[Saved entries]
┌──

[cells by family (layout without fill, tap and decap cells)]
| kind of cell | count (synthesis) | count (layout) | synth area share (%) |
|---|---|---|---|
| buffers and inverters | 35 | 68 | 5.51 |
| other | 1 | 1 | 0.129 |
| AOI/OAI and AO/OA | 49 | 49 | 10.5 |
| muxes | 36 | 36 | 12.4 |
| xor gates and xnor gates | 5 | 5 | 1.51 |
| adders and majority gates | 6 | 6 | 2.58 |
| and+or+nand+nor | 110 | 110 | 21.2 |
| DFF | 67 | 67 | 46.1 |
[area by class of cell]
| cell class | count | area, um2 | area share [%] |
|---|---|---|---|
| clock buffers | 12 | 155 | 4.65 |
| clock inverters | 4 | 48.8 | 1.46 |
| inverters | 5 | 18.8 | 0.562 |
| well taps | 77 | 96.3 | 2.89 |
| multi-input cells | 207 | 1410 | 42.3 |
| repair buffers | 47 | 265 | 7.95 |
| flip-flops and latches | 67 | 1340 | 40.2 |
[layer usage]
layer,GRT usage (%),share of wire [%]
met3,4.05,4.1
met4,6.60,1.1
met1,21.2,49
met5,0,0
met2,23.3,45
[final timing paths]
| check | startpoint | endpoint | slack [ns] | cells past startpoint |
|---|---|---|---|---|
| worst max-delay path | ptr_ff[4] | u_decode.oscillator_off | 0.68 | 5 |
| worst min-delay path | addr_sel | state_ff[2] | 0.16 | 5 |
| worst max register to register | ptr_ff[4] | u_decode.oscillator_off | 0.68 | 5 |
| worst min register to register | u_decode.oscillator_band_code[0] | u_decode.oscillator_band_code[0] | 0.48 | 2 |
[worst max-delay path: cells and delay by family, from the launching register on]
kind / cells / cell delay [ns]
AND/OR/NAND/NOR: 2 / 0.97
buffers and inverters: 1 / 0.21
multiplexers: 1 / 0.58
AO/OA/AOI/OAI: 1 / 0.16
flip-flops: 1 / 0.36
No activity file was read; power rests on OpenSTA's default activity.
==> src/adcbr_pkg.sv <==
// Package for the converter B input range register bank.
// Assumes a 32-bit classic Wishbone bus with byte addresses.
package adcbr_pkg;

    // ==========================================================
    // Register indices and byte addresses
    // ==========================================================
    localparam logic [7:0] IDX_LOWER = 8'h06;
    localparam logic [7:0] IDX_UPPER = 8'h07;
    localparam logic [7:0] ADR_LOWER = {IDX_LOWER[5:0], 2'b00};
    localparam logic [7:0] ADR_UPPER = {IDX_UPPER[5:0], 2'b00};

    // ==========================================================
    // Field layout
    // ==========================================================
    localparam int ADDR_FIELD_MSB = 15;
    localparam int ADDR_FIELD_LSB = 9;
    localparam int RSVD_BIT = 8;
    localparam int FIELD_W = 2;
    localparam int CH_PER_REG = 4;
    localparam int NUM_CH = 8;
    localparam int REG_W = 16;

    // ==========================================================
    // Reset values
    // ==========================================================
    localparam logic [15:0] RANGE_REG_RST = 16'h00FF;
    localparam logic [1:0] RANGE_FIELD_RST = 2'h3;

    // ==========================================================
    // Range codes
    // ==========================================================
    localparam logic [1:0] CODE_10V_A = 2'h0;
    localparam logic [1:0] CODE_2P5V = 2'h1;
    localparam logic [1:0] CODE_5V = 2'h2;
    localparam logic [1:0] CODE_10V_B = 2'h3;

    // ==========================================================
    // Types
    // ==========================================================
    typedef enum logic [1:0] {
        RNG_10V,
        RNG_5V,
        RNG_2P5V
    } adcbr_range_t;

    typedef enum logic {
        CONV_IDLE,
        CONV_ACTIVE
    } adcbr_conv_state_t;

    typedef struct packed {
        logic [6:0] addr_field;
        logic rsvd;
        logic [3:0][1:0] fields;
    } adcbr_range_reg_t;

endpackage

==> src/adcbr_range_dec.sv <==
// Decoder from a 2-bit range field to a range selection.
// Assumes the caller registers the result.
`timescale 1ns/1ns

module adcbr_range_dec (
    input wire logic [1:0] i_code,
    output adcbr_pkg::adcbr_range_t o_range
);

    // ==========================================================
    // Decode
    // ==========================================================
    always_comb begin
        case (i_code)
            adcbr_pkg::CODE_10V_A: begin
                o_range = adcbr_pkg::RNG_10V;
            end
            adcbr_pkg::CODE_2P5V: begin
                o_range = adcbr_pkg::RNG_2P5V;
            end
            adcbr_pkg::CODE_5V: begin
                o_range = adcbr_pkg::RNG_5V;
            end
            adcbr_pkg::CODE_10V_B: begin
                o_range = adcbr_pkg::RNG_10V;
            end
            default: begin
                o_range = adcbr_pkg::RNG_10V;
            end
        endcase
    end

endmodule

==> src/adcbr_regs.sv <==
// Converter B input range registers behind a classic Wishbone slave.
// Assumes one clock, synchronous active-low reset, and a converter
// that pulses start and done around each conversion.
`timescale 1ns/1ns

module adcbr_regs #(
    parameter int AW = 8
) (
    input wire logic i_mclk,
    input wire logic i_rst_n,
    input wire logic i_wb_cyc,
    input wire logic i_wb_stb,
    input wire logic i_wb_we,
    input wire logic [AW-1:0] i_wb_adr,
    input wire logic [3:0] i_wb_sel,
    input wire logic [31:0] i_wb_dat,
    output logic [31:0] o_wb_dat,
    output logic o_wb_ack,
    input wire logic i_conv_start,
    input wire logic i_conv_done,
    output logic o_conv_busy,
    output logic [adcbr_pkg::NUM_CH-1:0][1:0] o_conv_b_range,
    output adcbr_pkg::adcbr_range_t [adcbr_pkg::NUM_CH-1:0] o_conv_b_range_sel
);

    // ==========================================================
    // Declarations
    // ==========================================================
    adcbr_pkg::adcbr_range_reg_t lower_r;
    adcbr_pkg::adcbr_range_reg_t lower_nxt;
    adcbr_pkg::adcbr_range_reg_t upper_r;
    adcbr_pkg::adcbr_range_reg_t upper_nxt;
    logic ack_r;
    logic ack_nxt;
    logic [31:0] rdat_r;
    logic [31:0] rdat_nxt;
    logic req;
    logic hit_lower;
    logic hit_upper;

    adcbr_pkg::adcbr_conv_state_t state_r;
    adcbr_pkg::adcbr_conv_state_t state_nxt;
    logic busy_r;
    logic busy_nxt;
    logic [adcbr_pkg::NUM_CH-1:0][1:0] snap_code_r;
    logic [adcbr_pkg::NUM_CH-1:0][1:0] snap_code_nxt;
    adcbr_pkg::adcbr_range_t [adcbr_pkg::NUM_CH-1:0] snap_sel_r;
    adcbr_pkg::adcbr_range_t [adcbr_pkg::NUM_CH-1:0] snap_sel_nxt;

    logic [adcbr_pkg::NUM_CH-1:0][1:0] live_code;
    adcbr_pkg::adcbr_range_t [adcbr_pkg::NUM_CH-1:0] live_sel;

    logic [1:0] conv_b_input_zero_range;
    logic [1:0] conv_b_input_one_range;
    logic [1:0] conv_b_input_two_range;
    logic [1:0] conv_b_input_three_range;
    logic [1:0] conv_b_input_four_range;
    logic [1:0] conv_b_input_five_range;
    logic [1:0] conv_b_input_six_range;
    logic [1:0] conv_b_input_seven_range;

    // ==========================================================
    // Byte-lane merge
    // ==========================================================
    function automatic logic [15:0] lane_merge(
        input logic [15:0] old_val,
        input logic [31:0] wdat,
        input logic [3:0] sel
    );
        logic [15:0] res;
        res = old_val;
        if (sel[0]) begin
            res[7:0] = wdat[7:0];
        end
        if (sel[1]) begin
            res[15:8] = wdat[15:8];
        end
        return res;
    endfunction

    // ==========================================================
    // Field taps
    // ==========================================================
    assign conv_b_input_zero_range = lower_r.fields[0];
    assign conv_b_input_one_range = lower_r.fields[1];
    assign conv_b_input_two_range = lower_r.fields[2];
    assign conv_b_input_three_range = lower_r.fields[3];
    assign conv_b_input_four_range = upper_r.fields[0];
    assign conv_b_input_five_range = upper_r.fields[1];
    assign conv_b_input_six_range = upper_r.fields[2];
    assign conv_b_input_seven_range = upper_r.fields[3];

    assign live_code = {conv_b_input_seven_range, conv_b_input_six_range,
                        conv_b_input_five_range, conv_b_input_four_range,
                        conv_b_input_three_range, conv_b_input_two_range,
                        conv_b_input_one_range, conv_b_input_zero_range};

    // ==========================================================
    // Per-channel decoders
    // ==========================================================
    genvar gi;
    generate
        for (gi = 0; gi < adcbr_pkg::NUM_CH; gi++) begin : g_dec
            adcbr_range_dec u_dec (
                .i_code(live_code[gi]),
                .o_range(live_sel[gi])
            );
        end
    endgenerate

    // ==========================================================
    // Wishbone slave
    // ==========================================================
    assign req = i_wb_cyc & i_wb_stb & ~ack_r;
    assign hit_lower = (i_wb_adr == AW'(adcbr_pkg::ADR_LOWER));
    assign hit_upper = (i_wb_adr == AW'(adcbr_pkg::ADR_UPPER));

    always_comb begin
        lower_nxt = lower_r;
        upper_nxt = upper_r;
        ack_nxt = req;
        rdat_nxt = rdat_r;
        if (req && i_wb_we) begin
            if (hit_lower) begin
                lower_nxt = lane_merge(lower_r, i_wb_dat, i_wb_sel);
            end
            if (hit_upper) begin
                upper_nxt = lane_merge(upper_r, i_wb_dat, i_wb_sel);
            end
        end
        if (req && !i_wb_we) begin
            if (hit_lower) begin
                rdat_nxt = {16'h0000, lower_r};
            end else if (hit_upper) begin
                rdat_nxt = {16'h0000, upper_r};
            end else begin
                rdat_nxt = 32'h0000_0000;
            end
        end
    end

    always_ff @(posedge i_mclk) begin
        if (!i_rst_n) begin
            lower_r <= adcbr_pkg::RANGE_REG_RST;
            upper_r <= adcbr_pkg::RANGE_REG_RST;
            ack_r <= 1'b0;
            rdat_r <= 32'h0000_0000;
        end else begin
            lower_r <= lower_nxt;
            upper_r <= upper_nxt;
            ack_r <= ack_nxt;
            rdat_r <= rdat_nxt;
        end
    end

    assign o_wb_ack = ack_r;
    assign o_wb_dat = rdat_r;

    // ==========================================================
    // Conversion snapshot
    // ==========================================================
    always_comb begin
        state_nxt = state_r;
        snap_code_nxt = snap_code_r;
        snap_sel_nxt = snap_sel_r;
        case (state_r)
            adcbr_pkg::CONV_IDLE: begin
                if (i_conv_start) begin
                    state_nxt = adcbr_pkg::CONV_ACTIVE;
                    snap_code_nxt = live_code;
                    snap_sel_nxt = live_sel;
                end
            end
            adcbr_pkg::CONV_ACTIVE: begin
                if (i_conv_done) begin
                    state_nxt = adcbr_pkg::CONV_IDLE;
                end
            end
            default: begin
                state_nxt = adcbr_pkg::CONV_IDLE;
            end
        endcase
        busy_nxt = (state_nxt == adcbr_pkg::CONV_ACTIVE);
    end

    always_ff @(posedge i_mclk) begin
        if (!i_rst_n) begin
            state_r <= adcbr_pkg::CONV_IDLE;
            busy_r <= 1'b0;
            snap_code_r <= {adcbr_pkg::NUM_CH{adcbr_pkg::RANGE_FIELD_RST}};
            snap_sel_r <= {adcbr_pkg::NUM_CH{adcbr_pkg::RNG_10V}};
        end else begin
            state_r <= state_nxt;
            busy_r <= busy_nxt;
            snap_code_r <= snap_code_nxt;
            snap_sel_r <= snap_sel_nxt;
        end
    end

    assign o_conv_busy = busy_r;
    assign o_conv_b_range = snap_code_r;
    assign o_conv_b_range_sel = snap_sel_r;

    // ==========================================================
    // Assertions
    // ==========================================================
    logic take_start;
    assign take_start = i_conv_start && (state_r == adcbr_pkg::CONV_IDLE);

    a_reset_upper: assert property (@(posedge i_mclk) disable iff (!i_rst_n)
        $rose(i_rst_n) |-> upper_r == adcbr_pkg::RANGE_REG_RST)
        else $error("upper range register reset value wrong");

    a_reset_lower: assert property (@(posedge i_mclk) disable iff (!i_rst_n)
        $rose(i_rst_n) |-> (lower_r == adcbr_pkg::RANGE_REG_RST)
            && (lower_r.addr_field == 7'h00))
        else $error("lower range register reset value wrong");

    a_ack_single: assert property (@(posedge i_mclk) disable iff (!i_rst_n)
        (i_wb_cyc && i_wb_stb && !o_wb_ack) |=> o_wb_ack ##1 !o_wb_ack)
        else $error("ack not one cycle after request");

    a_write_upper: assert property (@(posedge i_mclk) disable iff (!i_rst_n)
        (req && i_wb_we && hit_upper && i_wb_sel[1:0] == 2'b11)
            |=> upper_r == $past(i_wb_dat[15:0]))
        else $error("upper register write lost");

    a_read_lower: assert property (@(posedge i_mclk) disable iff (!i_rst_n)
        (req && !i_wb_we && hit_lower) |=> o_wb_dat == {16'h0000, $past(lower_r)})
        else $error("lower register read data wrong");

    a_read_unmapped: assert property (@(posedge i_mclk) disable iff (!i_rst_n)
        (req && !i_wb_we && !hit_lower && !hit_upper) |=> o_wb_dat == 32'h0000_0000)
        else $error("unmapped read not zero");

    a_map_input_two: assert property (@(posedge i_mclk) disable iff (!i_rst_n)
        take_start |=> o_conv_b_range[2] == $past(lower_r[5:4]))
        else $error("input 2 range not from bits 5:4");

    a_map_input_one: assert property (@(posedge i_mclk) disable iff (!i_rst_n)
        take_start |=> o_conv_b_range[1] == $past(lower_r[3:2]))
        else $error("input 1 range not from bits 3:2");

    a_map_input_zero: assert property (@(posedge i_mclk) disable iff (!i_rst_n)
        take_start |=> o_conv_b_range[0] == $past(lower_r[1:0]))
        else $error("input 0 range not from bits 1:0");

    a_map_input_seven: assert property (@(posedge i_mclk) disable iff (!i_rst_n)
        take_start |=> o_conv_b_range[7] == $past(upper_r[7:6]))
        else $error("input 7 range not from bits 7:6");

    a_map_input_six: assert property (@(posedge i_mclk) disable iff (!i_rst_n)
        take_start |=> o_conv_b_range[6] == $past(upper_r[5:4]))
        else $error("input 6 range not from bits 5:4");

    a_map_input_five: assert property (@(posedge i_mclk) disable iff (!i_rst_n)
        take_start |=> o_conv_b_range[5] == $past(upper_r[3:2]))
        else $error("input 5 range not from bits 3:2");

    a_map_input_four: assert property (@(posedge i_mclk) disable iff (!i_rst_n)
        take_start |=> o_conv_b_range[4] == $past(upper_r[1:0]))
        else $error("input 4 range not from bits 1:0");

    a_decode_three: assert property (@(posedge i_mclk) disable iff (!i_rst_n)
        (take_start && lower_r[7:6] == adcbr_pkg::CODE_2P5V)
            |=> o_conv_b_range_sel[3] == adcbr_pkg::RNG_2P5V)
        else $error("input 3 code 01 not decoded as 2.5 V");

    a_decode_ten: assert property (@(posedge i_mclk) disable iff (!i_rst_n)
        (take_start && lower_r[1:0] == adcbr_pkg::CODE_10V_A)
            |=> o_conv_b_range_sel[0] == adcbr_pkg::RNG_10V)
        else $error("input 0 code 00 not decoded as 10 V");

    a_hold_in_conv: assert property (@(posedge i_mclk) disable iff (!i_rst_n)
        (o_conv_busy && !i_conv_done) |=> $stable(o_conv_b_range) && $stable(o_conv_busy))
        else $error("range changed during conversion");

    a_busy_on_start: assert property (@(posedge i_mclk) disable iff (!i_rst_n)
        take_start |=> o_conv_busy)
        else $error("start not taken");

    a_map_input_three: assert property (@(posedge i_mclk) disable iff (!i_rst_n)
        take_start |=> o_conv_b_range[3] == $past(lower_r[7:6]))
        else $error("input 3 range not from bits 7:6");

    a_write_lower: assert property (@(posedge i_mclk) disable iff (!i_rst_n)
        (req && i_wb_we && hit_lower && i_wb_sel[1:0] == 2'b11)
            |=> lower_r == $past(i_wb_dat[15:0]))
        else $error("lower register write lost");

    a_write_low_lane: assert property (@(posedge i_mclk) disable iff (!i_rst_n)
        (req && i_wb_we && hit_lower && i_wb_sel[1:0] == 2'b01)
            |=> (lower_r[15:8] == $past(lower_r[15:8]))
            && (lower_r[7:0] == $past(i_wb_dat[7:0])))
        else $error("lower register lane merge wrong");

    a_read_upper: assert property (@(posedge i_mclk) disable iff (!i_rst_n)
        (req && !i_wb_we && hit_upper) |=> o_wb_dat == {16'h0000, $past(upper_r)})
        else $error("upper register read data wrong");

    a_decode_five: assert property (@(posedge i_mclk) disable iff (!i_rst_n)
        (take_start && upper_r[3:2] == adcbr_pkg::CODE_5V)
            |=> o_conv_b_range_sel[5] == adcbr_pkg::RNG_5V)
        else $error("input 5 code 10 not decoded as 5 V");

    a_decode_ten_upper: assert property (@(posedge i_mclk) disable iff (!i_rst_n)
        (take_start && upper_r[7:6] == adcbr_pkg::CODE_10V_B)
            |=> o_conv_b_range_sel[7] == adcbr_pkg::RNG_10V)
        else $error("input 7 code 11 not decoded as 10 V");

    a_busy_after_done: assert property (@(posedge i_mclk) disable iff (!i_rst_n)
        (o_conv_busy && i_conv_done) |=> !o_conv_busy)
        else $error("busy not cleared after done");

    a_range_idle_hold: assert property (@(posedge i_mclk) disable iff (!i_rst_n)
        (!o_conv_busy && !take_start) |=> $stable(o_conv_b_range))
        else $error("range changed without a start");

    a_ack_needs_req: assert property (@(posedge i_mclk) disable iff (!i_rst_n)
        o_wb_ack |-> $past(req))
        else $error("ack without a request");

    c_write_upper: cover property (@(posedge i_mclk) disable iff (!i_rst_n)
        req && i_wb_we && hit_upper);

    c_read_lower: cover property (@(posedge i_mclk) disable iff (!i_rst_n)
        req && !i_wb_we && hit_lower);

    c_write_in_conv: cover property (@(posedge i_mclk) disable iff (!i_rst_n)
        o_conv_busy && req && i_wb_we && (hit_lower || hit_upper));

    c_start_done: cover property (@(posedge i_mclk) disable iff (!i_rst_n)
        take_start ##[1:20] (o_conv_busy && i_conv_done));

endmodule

└──

**Problem to work on:**
If a line above holds the word "worst", count it; then say how many such lines there are and nothing else.

**Expected output:**
5